◆ **WHAT IS NEEDED**:
Find every line below with the word "ioWrite" in it, and copy each one.

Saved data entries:
________________________________________

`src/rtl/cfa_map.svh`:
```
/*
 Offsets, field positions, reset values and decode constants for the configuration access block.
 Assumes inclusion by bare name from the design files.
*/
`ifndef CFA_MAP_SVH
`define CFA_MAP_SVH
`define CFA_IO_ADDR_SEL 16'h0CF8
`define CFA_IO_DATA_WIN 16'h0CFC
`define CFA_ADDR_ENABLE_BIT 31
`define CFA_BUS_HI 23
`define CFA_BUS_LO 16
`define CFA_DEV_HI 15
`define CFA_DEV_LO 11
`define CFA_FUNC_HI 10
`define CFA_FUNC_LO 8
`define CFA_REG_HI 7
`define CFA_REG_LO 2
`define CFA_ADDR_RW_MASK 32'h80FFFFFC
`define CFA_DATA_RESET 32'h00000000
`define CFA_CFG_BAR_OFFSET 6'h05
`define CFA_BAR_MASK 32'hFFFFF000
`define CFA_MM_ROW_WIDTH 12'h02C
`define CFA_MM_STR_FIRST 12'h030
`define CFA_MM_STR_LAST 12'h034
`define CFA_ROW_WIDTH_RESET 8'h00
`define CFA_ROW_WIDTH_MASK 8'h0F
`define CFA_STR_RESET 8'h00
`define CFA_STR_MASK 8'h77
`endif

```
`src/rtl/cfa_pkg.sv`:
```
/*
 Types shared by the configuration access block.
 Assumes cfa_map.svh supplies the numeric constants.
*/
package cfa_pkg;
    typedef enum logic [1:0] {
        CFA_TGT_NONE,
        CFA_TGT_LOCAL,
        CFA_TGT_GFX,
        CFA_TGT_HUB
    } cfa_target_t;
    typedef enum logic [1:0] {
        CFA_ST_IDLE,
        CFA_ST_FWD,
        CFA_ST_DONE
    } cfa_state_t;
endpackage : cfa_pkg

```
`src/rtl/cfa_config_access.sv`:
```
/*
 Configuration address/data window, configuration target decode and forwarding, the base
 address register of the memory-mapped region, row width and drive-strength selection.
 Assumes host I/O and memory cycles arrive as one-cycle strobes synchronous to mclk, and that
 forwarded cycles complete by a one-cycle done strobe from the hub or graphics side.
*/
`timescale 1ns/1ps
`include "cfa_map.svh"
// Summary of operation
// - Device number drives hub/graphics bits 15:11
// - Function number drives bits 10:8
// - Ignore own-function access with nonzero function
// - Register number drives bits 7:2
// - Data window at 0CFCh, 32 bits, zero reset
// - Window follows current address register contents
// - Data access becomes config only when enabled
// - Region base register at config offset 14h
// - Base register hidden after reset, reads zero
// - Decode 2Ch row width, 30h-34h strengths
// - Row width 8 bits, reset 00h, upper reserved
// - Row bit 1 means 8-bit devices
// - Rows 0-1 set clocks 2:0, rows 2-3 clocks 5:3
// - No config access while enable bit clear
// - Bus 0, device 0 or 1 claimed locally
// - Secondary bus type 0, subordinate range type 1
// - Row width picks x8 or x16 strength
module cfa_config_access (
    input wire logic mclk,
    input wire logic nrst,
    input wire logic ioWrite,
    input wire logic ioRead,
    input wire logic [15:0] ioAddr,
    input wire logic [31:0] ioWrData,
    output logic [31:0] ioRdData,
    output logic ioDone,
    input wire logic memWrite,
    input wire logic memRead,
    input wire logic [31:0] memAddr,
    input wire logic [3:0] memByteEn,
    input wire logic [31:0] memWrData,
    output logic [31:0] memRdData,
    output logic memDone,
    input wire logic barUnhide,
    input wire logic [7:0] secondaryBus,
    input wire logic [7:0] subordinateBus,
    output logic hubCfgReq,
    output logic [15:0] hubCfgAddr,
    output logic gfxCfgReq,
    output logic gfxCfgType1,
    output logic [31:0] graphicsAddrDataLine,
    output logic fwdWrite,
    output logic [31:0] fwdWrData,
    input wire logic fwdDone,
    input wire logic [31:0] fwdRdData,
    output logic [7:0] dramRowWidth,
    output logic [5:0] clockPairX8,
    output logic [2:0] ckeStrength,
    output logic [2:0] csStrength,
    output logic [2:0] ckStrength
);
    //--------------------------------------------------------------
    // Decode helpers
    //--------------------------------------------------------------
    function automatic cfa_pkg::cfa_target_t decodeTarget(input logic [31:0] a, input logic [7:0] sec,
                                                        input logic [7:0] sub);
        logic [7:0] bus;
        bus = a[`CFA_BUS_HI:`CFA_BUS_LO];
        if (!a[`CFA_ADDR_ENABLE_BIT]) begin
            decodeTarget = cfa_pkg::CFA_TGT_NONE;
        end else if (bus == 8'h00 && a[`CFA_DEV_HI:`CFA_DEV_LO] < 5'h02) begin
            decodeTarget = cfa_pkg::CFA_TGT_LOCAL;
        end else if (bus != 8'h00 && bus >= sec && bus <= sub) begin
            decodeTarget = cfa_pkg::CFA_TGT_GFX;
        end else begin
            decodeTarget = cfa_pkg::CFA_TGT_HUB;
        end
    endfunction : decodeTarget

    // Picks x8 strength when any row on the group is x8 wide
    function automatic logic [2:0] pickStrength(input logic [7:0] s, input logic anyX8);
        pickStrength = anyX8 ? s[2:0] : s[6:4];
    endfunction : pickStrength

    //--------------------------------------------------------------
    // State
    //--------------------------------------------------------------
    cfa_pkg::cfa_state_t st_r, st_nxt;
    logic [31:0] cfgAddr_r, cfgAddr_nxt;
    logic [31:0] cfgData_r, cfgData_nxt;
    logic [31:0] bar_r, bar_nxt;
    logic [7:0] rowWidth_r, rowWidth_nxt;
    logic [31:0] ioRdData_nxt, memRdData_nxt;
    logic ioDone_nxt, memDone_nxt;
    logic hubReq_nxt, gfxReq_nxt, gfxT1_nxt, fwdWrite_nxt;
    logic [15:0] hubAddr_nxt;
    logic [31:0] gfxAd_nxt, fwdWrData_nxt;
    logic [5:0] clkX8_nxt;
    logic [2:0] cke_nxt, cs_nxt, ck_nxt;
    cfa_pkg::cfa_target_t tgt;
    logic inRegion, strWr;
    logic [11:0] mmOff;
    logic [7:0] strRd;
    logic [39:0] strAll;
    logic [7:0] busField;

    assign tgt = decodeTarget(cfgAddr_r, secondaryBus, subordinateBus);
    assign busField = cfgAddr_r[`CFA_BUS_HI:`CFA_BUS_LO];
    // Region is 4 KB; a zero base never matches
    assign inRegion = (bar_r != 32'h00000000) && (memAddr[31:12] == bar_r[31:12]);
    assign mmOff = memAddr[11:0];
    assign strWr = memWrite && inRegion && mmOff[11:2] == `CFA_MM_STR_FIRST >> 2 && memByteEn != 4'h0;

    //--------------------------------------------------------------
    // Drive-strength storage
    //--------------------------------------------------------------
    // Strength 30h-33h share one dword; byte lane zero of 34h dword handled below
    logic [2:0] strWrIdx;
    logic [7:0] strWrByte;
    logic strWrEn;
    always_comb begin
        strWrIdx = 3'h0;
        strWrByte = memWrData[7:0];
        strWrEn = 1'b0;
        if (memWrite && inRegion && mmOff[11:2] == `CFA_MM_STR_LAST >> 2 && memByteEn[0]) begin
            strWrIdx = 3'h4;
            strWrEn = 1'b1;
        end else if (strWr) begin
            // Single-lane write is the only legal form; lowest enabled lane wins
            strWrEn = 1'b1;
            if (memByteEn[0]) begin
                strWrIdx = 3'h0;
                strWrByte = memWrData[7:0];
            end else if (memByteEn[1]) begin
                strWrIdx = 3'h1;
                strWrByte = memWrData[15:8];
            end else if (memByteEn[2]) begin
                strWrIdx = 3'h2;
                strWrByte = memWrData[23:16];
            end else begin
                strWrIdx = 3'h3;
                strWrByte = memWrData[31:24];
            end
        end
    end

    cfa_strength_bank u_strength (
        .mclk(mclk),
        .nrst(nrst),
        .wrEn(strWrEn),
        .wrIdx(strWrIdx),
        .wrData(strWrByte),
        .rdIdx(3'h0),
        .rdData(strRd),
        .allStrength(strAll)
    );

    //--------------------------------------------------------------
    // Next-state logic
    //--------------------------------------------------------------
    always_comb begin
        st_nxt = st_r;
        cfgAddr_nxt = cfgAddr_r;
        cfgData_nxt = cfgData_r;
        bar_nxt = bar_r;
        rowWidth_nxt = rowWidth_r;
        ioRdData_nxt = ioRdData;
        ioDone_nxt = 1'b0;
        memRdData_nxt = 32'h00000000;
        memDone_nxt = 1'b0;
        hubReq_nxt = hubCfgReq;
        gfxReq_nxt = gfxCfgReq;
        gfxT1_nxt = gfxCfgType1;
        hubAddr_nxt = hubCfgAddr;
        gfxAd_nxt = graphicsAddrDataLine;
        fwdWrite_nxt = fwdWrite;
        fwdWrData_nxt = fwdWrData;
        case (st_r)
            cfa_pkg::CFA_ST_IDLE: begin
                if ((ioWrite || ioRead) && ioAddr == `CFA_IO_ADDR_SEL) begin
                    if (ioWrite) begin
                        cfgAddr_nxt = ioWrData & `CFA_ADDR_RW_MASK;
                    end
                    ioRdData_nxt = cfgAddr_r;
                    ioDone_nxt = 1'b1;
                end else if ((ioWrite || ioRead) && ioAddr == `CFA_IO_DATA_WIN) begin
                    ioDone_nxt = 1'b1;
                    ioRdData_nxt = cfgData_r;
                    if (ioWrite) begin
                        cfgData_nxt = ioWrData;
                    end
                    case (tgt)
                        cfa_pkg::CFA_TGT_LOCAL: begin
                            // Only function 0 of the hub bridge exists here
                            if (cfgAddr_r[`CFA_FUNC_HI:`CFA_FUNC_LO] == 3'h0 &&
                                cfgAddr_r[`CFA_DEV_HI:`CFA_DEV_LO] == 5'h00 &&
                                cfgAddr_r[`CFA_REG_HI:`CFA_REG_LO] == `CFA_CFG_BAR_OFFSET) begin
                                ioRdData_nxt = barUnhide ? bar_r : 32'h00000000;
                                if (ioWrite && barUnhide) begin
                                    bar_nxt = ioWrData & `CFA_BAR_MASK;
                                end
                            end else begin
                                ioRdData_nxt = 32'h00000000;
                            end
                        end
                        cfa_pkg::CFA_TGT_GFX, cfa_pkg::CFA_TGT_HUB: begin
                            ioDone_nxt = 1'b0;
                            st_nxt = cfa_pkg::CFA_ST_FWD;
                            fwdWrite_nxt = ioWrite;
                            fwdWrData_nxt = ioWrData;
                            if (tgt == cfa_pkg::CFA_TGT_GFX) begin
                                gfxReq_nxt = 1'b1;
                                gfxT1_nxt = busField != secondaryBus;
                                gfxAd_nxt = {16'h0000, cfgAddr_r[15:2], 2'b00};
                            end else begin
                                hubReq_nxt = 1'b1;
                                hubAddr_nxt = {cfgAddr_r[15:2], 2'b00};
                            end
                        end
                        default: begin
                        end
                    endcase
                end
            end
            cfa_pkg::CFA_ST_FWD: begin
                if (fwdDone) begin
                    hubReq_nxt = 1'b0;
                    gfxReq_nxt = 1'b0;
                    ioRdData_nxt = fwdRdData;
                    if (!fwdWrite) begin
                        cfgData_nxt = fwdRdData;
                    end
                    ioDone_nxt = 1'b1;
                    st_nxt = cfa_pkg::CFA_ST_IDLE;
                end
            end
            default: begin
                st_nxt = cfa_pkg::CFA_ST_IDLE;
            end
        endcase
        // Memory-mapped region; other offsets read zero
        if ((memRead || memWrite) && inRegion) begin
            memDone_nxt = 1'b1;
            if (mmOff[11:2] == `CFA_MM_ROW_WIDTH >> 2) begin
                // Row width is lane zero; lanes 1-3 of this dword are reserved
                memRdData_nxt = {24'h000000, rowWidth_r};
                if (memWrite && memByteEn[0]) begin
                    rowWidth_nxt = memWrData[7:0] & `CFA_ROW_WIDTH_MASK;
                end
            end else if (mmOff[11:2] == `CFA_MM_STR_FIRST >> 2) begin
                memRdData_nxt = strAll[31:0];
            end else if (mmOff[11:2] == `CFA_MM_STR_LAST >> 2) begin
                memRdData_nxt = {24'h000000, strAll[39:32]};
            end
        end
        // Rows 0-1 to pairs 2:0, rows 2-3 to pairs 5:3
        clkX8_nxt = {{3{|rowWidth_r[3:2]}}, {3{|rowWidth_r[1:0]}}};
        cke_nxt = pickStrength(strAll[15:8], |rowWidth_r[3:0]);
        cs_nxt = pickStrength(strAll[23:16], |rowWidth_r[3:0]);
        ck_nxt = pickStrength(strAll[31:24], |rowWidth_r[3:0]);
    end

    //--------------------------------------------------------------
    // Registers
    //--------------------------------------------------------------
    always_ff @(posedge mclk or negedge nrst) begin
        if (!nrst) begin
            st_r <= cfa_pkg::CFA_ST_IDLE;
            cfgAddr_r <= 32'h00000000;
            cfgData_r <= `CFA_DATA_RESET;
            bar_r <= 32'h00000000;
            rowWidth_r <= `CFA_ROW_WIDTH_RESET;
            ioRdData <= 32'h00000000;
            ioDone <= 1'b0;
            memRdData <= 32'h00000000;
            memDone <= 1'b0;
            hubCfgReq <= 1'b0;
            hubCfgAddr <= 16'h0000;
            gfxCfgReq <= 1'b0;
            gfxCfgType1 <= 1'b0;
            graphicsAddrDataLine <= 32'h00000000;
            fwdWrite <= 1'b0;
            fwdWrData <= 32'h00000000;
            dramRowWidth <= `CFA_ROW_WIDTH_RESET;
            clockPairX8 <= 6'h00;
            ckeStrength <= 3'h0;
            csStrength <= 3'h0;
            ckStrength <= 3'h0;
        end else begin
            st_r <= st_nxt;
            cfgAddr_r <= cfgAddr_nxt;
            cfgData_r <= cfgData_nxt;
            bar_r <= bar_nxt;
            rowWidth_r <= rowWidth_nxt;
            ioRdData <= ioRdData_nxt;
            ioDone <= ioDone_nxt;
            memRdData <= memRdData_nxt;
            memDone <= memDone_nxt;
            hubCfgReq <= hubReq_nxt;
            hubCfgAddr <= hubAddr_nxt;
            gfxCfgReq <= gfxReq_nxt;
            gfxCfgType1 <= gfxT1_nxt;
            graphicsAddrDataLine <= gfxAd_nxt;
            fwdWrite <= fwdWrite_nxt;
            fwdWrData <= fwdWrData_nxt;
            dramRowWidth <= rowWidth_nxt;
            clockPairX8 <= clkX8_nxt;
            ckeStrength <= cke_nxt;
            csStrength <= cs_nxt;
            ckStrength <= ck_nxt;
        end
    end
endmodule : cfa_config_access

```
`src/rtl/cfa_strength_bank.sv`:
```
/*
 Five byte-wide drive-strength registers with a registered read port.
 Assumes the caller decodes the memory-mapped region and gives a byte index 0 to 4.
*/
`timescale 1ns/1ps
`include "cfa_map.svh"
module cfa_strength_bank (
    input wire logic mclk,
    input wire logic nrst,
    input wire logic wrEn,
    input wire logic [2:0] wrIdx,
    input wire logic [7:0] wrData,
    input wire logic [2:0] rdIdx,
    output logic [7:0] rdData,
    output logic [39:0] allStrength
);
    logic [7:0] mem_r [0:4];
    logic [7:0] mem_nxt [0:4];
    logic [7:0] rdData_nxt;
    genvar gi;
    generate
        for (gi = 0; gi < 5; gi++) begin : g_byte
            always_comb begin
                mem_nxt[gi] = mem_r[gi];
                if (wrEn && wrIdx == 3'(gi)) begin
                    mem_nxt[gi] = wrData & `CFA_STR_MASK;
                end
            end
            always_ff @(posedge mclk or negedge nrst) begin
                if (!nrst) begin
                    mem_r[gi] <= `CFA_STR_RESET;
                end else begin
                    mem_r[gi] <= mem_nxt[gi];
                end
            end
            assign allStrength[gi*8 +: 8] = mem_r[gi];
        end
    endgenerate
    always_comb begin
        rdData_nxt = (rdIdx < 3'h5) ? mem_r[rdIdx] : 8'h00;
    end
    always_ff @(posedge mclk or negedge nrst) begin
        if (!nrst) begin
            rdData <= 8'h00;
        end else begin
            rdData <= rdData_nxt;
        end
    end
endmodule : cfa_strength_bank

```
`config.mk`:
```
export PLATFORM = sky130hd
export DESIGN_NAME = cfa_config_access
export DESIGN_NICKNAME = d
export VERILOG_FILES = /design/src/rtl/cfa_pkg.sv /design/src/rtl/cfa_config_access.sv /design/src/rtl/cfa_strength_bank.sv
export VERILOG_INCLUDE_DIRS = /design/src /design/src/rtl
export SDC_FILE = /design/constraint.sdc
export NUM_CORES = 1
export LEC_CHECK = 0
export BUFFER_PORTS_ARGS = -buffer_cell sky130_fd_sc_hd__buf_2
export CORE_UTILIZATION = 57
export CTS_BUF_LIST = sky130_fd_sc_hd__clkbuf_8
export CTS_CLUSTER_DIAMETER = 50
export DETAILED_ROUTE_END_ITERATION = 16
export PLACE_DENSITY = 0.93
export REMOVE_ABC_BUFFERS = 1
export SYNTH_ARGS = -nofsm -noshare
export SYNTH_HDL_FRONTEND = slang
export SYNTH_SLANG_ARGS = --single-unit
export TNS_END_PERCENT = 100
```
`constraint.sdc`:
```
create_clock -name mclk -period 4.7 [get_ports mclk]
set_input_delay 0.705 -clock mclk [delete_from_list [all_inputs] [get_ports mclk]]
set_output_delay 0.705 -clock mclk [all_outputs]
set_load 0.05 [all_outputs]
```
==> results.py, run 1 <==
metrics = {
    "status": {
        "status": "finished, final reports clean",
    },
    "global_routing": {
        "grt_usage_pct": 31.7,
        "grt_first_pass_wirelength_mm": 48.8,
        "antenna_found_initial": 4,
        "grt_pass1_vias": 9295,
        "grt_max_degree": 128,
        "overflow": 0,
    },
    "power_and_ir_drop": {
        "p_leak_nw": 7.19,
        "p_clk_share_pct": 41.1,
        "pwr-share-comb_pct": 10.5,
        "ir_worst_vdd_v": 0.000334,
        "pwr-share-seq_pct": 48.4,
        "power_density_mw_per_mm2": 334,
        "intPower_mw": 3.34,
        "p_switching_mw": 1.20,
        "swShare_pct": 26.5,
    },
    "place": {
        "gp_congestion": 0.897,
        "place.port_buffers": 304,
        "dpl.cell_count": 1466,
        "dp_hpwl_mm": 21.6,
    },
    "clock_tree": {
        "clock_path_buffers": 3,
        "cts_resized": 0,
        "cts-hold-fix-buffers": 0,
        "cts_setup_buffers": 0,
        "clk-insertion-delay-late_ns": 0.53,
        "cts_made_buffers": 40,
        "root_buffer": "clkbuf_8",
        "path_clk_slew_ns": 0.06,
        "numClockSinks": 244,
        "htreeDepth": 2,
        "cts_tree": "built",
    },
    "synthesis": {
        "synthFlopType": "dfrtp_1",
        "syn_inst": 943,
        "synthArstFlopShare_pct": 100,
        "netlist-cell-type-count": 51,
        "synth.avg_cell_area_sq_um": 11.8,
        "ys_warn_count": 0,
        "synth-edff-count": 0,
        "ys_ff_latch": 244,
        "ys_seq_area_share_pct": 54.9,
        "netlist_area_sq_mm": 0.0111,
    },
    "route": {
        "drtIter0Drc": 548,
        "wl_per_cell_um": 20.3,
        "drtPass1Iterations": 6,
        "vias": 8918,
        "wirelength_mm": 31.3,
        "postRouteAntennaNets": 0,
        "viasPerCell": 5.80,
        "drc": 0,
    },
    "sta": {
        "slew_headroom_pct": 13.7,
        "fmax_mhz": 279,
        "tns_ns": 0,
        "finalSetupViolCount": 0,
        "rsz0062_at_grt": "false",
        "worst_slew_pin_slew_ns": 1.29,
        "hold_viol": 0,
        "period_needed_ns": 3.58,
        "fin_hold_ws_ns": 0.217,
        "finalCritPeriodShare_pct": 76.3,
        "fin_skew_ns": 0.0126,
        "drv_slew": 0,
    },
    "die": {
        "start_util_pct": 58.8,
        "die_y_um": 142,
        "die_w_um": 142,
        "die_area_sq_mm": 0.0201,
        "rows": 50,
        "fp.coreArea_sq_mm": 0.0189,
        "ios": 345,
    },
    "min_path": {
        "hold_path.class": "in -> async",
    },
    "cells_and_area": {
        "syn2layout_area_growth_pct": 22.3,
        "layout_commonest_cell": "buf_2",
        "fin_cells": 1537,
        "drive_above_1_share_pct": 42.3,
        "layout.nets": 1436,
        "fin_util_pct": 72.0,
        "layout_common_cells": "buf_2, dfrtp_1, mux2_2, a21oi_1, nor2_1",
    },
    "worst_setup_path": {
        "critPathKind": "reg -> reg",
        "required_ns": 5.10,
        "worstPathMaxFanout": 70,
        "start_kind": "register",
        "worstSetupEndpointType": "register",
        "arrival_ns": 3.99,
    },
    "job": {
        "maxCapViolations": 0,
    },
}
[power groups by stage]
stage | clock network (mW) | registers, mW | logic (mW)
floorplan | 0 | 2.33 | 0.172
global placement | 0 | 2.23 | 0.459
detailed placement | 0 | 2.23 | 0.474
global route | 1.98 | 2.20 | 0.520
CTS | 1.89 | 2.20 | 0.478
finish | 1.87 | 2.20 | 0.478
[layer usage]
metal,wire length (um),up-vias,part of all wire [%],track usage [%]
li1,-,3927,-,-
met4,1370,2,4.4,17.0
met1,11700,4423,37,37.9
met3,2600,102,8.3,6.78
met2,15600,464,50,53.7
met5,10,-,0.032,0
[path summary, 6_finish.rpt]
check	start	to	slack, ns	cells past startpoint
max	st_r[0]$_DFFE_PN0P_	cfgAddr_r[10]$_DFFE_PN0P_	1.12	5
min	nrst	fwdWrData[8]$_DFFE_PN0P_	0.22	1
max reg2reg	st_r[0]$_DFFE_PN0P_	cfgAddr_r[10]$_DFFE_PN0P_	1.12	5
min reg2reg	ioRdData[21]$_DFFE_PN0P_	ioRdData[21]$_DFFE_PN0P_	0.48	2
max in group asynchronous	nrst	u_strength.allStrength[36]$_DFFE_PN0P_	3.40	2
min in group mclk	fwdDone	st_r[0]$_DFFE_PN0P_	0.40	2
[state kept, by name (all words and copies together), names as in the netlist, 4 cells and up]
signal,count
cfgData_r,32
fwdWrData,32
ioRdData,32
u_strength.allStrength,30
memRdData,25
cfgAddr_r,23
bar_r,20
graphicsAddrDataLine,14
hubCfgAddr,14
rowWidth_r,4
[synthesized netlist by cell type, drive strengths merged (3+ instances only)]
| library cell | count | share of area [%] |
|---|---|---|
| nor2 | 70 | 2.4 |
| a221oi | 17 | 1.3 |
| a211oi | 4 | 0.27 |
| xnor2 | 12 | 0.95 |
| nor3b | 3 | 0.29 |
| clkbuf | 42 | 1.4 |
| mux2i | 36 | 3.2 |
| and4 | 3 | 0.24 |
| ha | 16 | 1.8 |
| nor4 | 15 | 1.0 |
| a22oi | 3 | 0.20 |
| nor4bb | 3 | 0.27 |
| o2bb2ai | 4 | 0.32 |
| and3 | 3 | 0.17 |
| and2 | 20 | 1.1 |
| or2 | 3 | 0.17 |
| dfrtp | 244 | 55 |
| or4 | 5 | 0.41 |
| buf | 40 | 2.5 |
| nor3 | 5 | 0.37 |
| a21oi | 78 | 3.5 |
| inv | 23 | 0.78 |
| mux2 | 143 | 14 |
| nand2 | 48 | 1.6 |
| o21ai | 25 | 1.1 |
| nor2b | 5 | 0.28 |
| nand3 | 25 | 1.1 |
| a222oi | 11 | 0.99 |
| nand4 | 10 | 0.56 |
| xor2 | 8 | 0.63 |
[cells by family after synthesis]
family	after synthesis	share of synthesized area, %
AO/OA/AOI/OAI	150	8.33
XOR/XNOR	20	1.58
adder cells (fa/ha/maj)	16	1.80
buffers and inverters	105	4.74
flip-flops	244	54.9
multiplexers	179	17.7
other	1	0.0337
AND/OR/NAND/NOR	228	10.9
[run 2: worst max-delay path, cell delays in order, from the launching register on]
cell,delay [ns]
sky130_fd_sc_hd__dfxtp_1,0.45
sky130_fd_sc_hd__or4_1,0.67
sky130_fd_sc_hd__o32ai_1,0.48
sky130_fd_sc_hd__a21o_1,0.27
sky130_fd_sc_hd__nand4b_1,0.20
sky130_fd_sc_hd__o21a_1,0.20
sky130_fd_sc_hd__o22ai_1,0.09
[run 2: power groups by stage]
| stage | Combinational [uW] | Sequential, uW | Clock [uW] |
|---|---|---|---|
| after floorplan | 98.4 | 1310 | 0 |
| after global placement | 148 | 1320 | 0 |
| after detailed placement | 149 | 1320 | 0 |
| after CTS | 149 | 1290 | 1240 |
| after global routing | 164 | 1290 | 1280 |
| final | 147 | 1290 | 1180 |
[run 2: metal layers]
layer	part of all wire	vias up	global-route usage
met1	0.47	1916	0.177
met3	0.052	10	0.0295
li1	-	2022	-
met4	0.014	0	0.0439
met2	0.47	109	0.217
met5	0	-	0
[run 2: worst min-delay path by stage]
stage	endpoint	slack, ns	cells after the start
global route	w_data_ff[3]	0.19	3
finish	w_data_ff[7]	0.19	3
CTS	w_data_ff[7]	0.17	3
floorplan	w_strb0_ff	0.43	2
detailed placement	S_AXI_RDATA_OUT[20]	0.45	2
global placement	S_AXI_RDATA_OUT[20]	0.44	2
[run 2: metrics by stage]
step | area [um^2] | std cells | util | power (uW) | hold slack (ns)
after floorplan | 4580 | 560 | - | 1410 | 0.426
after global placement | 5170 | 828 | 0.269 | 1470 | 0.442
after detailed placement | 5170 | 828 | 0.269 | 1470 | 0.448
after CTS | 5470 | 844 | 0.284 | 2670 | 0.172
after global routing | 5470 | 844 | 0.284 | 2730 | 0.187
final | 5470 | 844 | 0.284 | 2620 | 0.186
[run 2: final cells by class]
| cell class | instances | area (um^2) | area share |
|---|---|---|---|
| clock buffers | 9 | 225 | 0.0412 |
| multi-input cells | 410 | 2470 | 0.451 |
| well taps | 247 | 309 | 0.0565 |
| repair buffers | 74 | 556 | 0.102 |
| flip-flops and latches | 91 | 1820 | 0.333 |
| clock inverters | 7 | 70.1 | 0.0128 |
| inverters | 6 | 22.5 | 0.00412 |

________________________________________

◆ **SOLUTION**:
    input wire logic ioWrite,
                if ((ioWrite || ioRead) && ioAddr == `CFA_IO_ADDR_SEL) begin
                    if (ioWrite) begin
                end else if ((ioWrite || ioRead) && ioAddr == `CFA_IO_DATA_WIN) begin
                    if (ioWrite) begin
                                if (ioWrite && barUnhide) begin
                            fwdWrite_nxt = ioWrite;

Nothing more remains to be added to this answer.